Ramaphosa Pivots on Budget as South Africa Scraps Tax Hikes

Bookmark

South Africa signaled a shift in budgetary policy, backtracking on planned tax increases as it switched focus to reigniting the coronavirus-battered economy by bolstering consumption and investment.

Finance Minister Tito Mboweni reversed a decision to raise an extra 40 billion rand ($2.8 billion) over the next four years, allocated funds for Covid-19 vaccines and set more ambitious debt-consolidation targets, while sticking to a pledge to freeze state workers’ wages. He also announced inflation-beating relief for individuals, whose taxes have been raised in five of the past six years, and a 1 percentage point cut in corporate tax from April 2022.

“We agree that tax increases must be kept to a minimum as we stabilize our public finances,” Mboweni said in his budget speech to lawmakers in Cape Town on Wednesday. “We will not rest until we have fundamentally altered the structure of this economy.”

South African 2021 Annual Budget Forecasts in Brief (Table)

The approach is a stark change from a decade of swelling civil-service costs and bailouts to state companies that proved an increasing drain on the economy. It’s the clearest sign yet that President Cyril Ramaphosa is intent on averting a debt crisis and driving through reforms needed to galvanize private investment and tackle record-high unemployment.

Political Risk

The pivot toward a lesser role for the state is also politically risky and may suggest the president has stamped his authority on the deeply divided ruling African National Congress, which is preparing to contest local council elections later this year.

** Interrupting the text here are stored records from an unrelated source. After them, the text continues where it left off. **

[src/rtl/weight_rom_streamer.sv]
// rtl/weight_rom_streamer.sv - weight ROM read sequencer presenting words as a valid/ready stream
module weight_rom_streamer #(
   parameter int ADDR_WIDTH = 3,
   parameter int WORD_SIZE  = 8
) (
   input  logic                  clk_i,
   input  logic                  reset_n_i,
   input  logic                  start_i,
   input  logic [ADDR_WIDTH-1:0] base_addr_i,
   input  logic [ADDR_WIDTH:0]   len_i,
   output logic [ADDR_WIDTH-1:0] rom_addr_o,
   input  logic [WORD_SIZE-1:0]  rom_data_i,
   output logic [WORD_SIZE-1:0]  data_o,
   output logic                  valid_o,
   input  logic                  ready_i,
   output logic                  last_o,
   output logic                  busy_o,
   output logic                  done_o
);

   typedef enum logic [1:0] {IDLE, FETCH, DRAIN, DONE} state_t;

   state_t                state_q, state_d;
   logic [ADDR_WIDTH:0]   remaining_q;
   logic                  inflight_q;
   logic                  inflight_last_q;
   logic [WORD_SIZE-1:0]  fifo_data_q [2];
   logic [1:0]            fifo_last_q;
   logic                  rd_ptr_q;
   logic                  wr_ptr_q;
   logic [1:0]            fifo_count_q;
   logic                  busy_q;
   logic                  done_q;

   logic                  accept;
   logic                  issue;
   logic                  last_issue;
   logic                  push;
   logic                  pop;
   logic                  head_last;
   logic [2:0]            credit;

   assign valid_o   = (fifo_count_q != 2'd0);
   assign head_last = fifo_last_q[rd_ptr_q];
   assign data_o    = fifo_data_q[rd_ptr_q];
   assign last_o    = valid_o & head_last;
   assign busy_o    = busy_q;
   assign done_o    = done_q;

   assign pop    = valid_o & ready_i;
   assign push   = inflight_q;
   // done_q blocks a new start during the done pulse cycle
   assign accept = (state_q == IDLE) && start_i && !done_q;

   // Words held or on their way into the FIFO, net of the word leaving this cycle
   assign credit     = {1'b0, fifo_count_q} + {2'b00, inflight_q} - {2'b00, pop};
   assign issue      = (state_q == FETCH) && (credit < 3'd2);
   assign last_issue = issue && (remaining_q == (ADDR_WIDTH+1)'(1));

   always_comb begin
      state_d = state_q;
      case (state_q)
         IDLE:    if (accept) state_d = (len_i == '0) ? DONE : FETCH;
         FETCH:   if (last_issue) state_d = DRAIN;
         DRAIN:   if (pop && head_last) state_d = DONE;
         DONE:    state_d = IDLE;
         default: state_d = IDLE;
      endcase
   end

   always_ff @(posedge clk_i or negedge reset_n_i) begin
      if (!reset_n_i) begin
         state_q         <= IDLE;
         rom_addr_o      <= '0;
         remaining_q     <= '0;
         inflight_q      <= 1'b0;
         inflight_last_q <= 1'b0;
         fifo_data_q[0]  <= '0;
         fifo_data_q[1]  <= '0;
         fifo_last_q     <= '0;
         rd_ptr_q        <= 1'b0;
         wr_ptr_q        <= 1'b0;
         fifo_count_q    <= '0;
         busy_q          <= 1'b0;
         done_q          <= 1'b0;
      end else begin
         state_q <= state_d;
         done_q  <= (state_q == DONE);

         if (accept) begin
            rom_addr_o  <= base_addr_i;
            remaining_q <= len_i;
            busy_q      <= 1'b1;
         end else if (state_q == DONE) begin
            busy_q <= 1'b0;
         end

         inflight_q      <= issue;
         inflight_last_q <= last_issue;
         if (issue) begin
            rom_addr_o  <= rom_addr_o + ADDR_WIDTH'(1);
            remaining_q <= remaining_q - (ADDR_WIDTH+1)'(1);
         end

         // ROM output corresponds to the address issued on the previous edge
         if (push) begin
            fifo_data_q[wr_ptr_q] <= rom_data_i;
            fifo_last_q[wr_ptr_q] <= inflight_last_q;
            wr_ptr_q              <= ~wr_ptr_q;
         end
         if (pop) rd_ptr_q <= ~rd_ptr_q;

         case ({push, pop})
            2'b10:   fifo_count_q <= fifo_count_q + 2'd1;
            2'b01:   fifo_count_q <= fifo_count_q - 2'd1;
            default: fifo_count_q <= fifo_count_q;
         endcase
      end
   end

   a_no_overflow: assert property (@(posedge clk_i) disable iff (!reset_n_i)
      !(push && !pop && fifo_count_q == 2'd2));

endmodule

Ramaphosa’s rise to power in 2018 was backed by the party’s powerful labor-union allies that vociferously oppose the three-year moratorium on wage increases and favor even higher taxes for the rich.

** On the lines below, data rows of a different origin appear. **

$ cat config.mk
export PLATFORM = sky130hd
export DESIGN_NAME = gray_counter_n
export DESIGN_NICKNAME = d
export VERILOG_FILES = /design/src/rtl/gray_counter_n.sv
export SDC_FILE = /design/constraint.sdc
export NUM_CORES = 1
export LEC_CHECK = 0
export CAP_MARGIN = 5
export CORE_AREA = 2 2 39 41
export CTS_CLUSTER_SIZE = 30
export DETAILED_ROUTE_END_ITERATION = 12
export DIE_AREA = 0 0 41 43
export DONT_BUFFER_PORTS = 1
export PLACE_DENSITY_LB_ADDON = 0.12
export SYNTH_ARGS = -nofsm -noshare
export SYNTH_HDL_FRONTEND = slang
export SYNTH_SLANG_ARGS = --single-unit
$ cat constraint.sdc
create_clock -name Clk -period 2.54 [get_ports Clk]
set_input_delay 0.508 -clock Clk [delete_from_list [all_inputs] [get_ports Clk]]
set_output_delay 0.508 -clock Clk [all_outputs]
set_load 0.01 [all_outputs]
$ cat src/rtl/gray_counter_n.sv
// gray_counter_n: WIDTH-bit up/down counter with registered binary and Gray
// outputs, sync clear, parallel load, and overflow/underflow wrap flags.
// Ports: Clk, Reset_n (async, active-low), Clr, En, Dir (1=up), Load,
//   LoadVal[WIDTH] in; Gray[WIDTH], Bin[WIDTH], Overflow, Underflow out.
// Macro GRAY_STICKY_FLAG_EN: flags hold until Clr/reset; else 1-cycle pulses.
module gray_counter_n #(
  parameter int WIDTH = 3
) (
  input  logic             Clk,
  input  logic             Reset_n,
  input  logic             Clr,
  input  logic             En,
  input  logic             Dir,
  input  logic             Load,
  input  logic [WIDTH-1:0] LoadVal,
  output logic [WIDTH-1:0] Gray,
  output logic [WIDTH-1:0] Bin,
  output logic             Overflow,
  output logic             Underflow
);

  localparam logic [WIDTH-1:0] ONE =
    {{(WIDTH-1){1'b0}}, 1'b1};
  localparam logic [WIDTH-1:0] MAX = '1;
  localparam logic [WIDTH-1:0] ZERO = '0;

  logic [WIDTH-1:0] cnt_q, cnt_d;
  logic [WIDTH-1:0] gray_q, gray_d;
  logic             ovf_q, ovf_d;
  logic             unf_q, unf_d;

  // Mutually exclusive qualifiers encode the
  // Clr > Load > step priority.
  logic do_clr, do_load, do_up, do_dn;

  assign do_clr  = Clr;
  assign do_load = ~Clr & Load;
  assign do_up   = ~Clr & ~Load & En & Dir;
  assign do_dn   = ~Clr & ~Load & En & ~Dir;

  always_comb begin
    cnt_d = cnt_q;
`ifdef GRAY_STICKY_FLAG_EN
    ovf_d = ovf_q;
    unf_d = unf_q;
`else
    ovf_d = 1'b0;
    unf_d = 1'b0;
`endif
    unique case (1'b1)
      do_clr: begin
        cnt_d = ZERO;
        ovf_d = 1'b0;
        unf_d = 1'b0;
      end
      do_load: begin
        cnt_d = LoadVal;
      end
      do_up: begin
        cnt_d = cnt_q + ONE;
        if (cnt_q == MAX) ovf_d = 1'b1;
      end
      do_dn: begin
        cnt_d = cnt_q - ONE;
        if (cnt_q == ZERO) unf_d = 1'b1;
      end
      default: ;
    endcase
    // Gray is encoded from the next value so the
    // output is a plain register with no decode.
    gray_d = cnt_d ^ (cnt_d >> 1);
  end

  always_ff @(posedge Clk or negedge Reset_n) begin
    if (!Reset_n) begin
      cnt_q  <= ZERO;
      gray_q <= ZERO;
      ovf_q  <= 1'b0;
      unf_q  <= 1'b0;
    end else begin
      cnt_q  <= cnt_d;
      gray_q <= gray_d;
      ovf_q  <= ovf_d;
      unf_q  <= unf_d;
    end
  end

  assign Bin       = cnt_q;
  assign Gray      = gray_q;
  assign Overflow  = ovf_q;
  assign Underflow = unf_q;

endmodule
==> results_dict.tcl, run 1 <==
set metrics [dict create \
    finalHoldViolCount 0 \
    cp-end-kind "flip-flop" \
    num_antenna_cells 0 \
    powerDensity_nw_per_um2 664 \
    h-tree-depth 1 \
    async_flop_share_pct 100 \
    min_period_over_period_pct 75.1 \
    synth_seq_cells 7 \
    drt_first_pass_iters 2 \
    cts.sinks 7 \
    cap_violations 0 \
    path_clk_slew_ns 0.05 \
    drt_iter0_drc 3 \
    max_stage_delay_ns 0.49 \
    ir_worst_vdd_mv 0.152 \
    track_usage_pct 10.7 \
    start_util_pct 25.9 \
    worstSetupPathType "reg2reg" \
    finalSetupTns_ns 0 \
    finClkSkew_ns 0.000487 \
    min_path_type "in2reg" \
    fin_nets 44 \
    synth_edf_count 0 \
    rsz0062_at_grt "false" \
    grt_first_pass_wirelength_mm 1.19 \
    startpoint_type "flip-flop" \
    setup_viol 0 \
    startpoint "Bin[0]" \
    synth_fp_nets 39 \
    required_ns 2.66 \
    ctsHoldBuffers 1 \
    avgSynthCellArea_um2 12.3 \
    fmax_mhz 524 \
    grt_max_degree 8 \
    die-area_um2 1760 \
    final_util_pct 29.4 \
    antenna_found_initial 0 \
    wirelength_um 698 \
    hpwlAfterDp_um 567 \
    synthFlopType "dfrtp_1" \
    yosysUniqueCellTypes 17 \
    syn-cell-area_um2 358 \
    ioPinCount 17 \
    placementRows 14 \
    critical_path.top_delay_family "flip-flops" \
    status "complete, no violations" \
    cp_slowest_cell "dfrtp_1" \
    drive_gt1_share_pct 21.2 \
    slew_headroom_pct 76.7 \
    avgViaCountPerCell 4.82 \
    ys_seq_area_share_pct 49.0 \
    tightest_slew_ns 0.349 \
    yosysMostFrequentCell "dfrtp_1" \
    areaGrowthSynthToFinish_pct 13.6 \
    nFillCells 156 \
    post_cts_buffers 0 \
    grt_overflow 0 \
    vias 236 \
    cp.arrival_ns 2.03 \
    antenna_left 0 \
    port_buffers 0 \
    yosysTopAreaCellShare_pct 49.0 \
    fin_crit_ns 1.91 \
    wl_per_cell_um 14.2 \
    p_leak_nw 0.186 \
    clock-root-buffer "clkbuf_4" \
    place_ws_ns 0.373 \
    worstReg2RegStart "Bin[0]" \
    clock_path_buffers 2 \
    numCtsBuffers 3 \
    synth_cells 29 \
    die_h_um 43 \
    setup_ws_ns 0.633 \
    path_cells "fa_1, xnor2_1, mux2_4, o2bb2ai_2, xor2_1" \
    tritoncts "done" \
    cts_resized 0 \
    grt_pass1_vias 277 \
    core_area_um2 1380 \
    synth_common_cells "7 x dfrtp_1, 4 x nor2_1, 3 x xor2_1, 2 x mux2i_1" \
    crit_fanout 5 \
    die_x_um 41 \
    drc 0 \
    min_from "Clr" \
    worstSkewPairLatency_ns 0.25 \
    ys_warn_count 0 \
    critical_path_buf_inv_count 0 \
    synth_area_leaders "dfrtp_1 49%, xor2_1 7.3%, fa_1 5.6%, mux2i_1 5.6%, mux2_4 4.2%" \
    yosys.area.top_type "dfrtp_1" \
    gp_congestion 0.707 \
    slew_violations 0 \
]
[final cells by class]
| type | count | area, um^2 | area share (%) |
|---|---|---|---|
| clock buffers | 4 | 26.3 | 6.46 |
| well taps | 16 | 20.0 | 4.92 |
| repair buffers | 1 | 10.0 | 2.46 |
| multi-input cells | 21 | 175 | 43.1 |
| flip-flops and latches | 7 | 175 | 43.1 |
[logic make-up (layout without fill, tap and decap cells)]
logic type / after synthesis / in the layout / synth area share (%)
mux: 4 / 4 / 12.9
xor+xnor: 4 / 4 / 9.79
compound gates: 2 / 2 / 5.59
flops: 7 / 7 / 49.0
fa+ha+maj: 1 / 1 / 5.59
buf+inv: 1 / 5 / 2.10
simple gates: 10 / 10 / 15.0
[per-layer routing]
metal	routed length [um]	GRT usage, %
met1	289	13.3
met4	14	12.0
met5	0	0
met3	55	1.05
met2	338	14.1
[layout by cell type, fill, tap and decap left out, types with 2 or more instances in the layout]
master	n
xor2_1	3
nor2_1	4
clkbuf_4	3
mux2i_1	2
dfrtp_1	7
[flip-flops by register name, indices dropped and copies added (netlist names)]
name and count:
Bin 3, Gray 2, Overflow 1, Underflow 1
[metrics by stage]
| step | cells | cell area [um^2] | total power [mW] | hold WS [ns] |
|---|---|---|---|---|
| 2_1_floorplan | 29 | 358 | 0.165 | 0.212 |
| 3_3_place_gp | 44 | 370 | 0.170 | 0.213 |
| 3_5_place_dp | 44 | 370 | 0.172 | 0.213 |
| 4_1_cts | 49 | 407 | 0.275 | 0.333 |
| 5_1_grt | 49 | 407 | 0.288 | 0.332 |
| 6_report | 49 | 407 | 0.270 | 0.337 |
[final timing paths]
| check | endpoint | slack [ns] | cells past startpoint |
|---|---|---|---|
| max | Gray[1] | 0.63 | 5 |
| min | Bin[1] | 0.34 | 1 |
| max reg2reg | Gray[1] | 0.63 | 5 |
| min reg2reg | Underflow | 0.61 | 1 |
| max in group asynchronous | Overflow | 1.73 | 1 |
| min in group asynchronous | Bin[1] | 0.58 | 1 |
[report_power, final]
part	switching (mW)	internal (mW)	total [mW]
sequential	0.0164	0.122	0.138
clock	0.0392	0.0598	0.0991
combinational	0.0147	0.0184	0.0331
Note: power is estimated with default switching activity, not from simulation.
==> run 2, diff against run 1 <==
- clock period: 2.54 -> 1.9 ns (I/O delays scaled with it)
==> run 2 against run 1 <==
  * Final cell count grew 6.1%
  * Hold slack lost 0.13 ns
  * Count of clock-buffer cells in the layout is the same
  * Via count grew 2.1%
  * Critical path type unchanged
  * Largest cell class unchanged
  * Register-to-register slack lost 0.51 ns
  * Utilization grew 1.6 points
==> results_dict.tcl, run 2 (synthesis results as in run 1) <==
set metrics [dict create \
    status "complete, no violations" \
    crit_fanout 2 \
    rsz0062_at_grt "false" \
    ff2ff_setup_slack_ns 0.12 \
    largest_register_ffs 3 \
    wl_per_cell_um 14.1 \
    final_common_cell "dfrtp_1" \
    post_cts_buffers 0 \
    setup_viol 0 \
    core_area_um2 1380 \
    ir_worst_vdd_mv 0.169 \
    track_usage_pct 10.1 \
    fin_nets 47 \
    wirelength_um 733 \
    min_path_type "in2reg" \
    fmax_mhz 562 \
    finClkSkew_ns 0.00185 \
    start_util_pct 25.9 \
    nFillCells 144 \
    fin_crit_ns 1.78 \
    gp_congestion 0.667 \
    finalHoldViolCount 0 \
    r2r_cells 5 \
    num_antenna_cells 0 \
    grt_overflow 0 \
    clock-root-buffer "clkbuf_4" \
    h-tree-depth 1 \
    drc 0 \
    antenna_left 0 \
    numCtsBuffers 3 \
    p_leak_nw 0.201 \
    placementRows 14 \
    drive_gt1_share_pct 27.8 \
    areaGrowthSynthToFinish_pct 19.9 \
    cap_violations 0 \
    ioPinCount 17 \
    hold_path_depth 1 \
    cp.arrival_ns 1.91 \
    grt_pass1_vias 281 \
    tritoncts "done" \
    vias 241 \
    grt_first_pass_wirelength_mm 1.15 \
    slew_violations 0 \
    die_h_um 43 \
    path_clk_slew_ns 0.05 \
    avgViaCountPerCell 4.63 \
    slew_headroom_pct 76.1 \
    drt_first_pass_iters 2 \
    cts.sinks 7 \
    powerDensity_nw_per_um2 863 \
    port_buffers 0 \
    min_period_over_period_pct 93.7 \
    drt_iter0_drc 1 \
    die-area_um2 1760 \
    die_x_um 41 \
    clock_path_buffers 2 \
    cp-end-kind "flip-flop" \
    tightest_slew_ns 0.358 \
    finalSetupTns_ns 0 \
    final_util_pct 31.0 \
    startpoint_type "flip-flop" \
    worstSetupPathType "reg2reg" \
    required_ns 2.03 \
    worstSkewPairLatency_ns 0.25 \
    grt_max_degree 8 \
    whs_ns 0.209 \
    antenna_found_initial 0 \
    layout_common_cells "7 x dfrtp_1, 4 x nor2_1, 3 x xor2_1, 3 x clkbuf_4, 3 x buf_4" \
]
[run 2: final cells by class]
class / count / area (um^2) / area share, %
clock buffers: 4 / 26.3 / 6.12
multi-input cells: 21 / 175 / 40.8
flip-flops and latches: 7 / 175 / 40.8
well taps: 16 / 20.0 / 4.66
repair buffers: 4 / 32.5 / 7.58
[run 2: where the power goes]
group,internal [mW],switching [mW],leakage [nW]
sequential,0.163,0.0165,0.0919
combinational,0.0300,0.0271,0.0936
clock,0.0801,0.0541,0.0150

The rand gained as much as 1% to 14.3966 per dollar. Yields on local-currency debt maturing in Jan. 2030 fell 11 basis points to 8.72%.

While South Africa’s finances remain precarious, the situation isn’t as bleak as it was at the time of the mid-term budget in October, thanks to a commodities boom and a partial rebound in consumption and employment. The economy likely contracted 7.2% last year, the worst in almost a century, but less than the 7.8% previously forecast. It’s expected to expand 3.3% this year and 2.2% in 2022.

The Treasury expects to collect 99.6 billion rand more in the year through March than it projected four months ago, reducing the forecast for the budget deficit to 14% from 15.7%. Higher excise duties were imposed on fuel, alcohol and tobacco sales and a levy on scrap-metal exports was introduced. The corporate tax rate will be reduced to 27% next year, the first reduction since 2008.

The anticipated peak for state debt was reduced to 88.9% of GDP in fiscal 2026. A primary budget surplus, which excludes interest costs, is seen by 2025 -- a year earlier than previously announced.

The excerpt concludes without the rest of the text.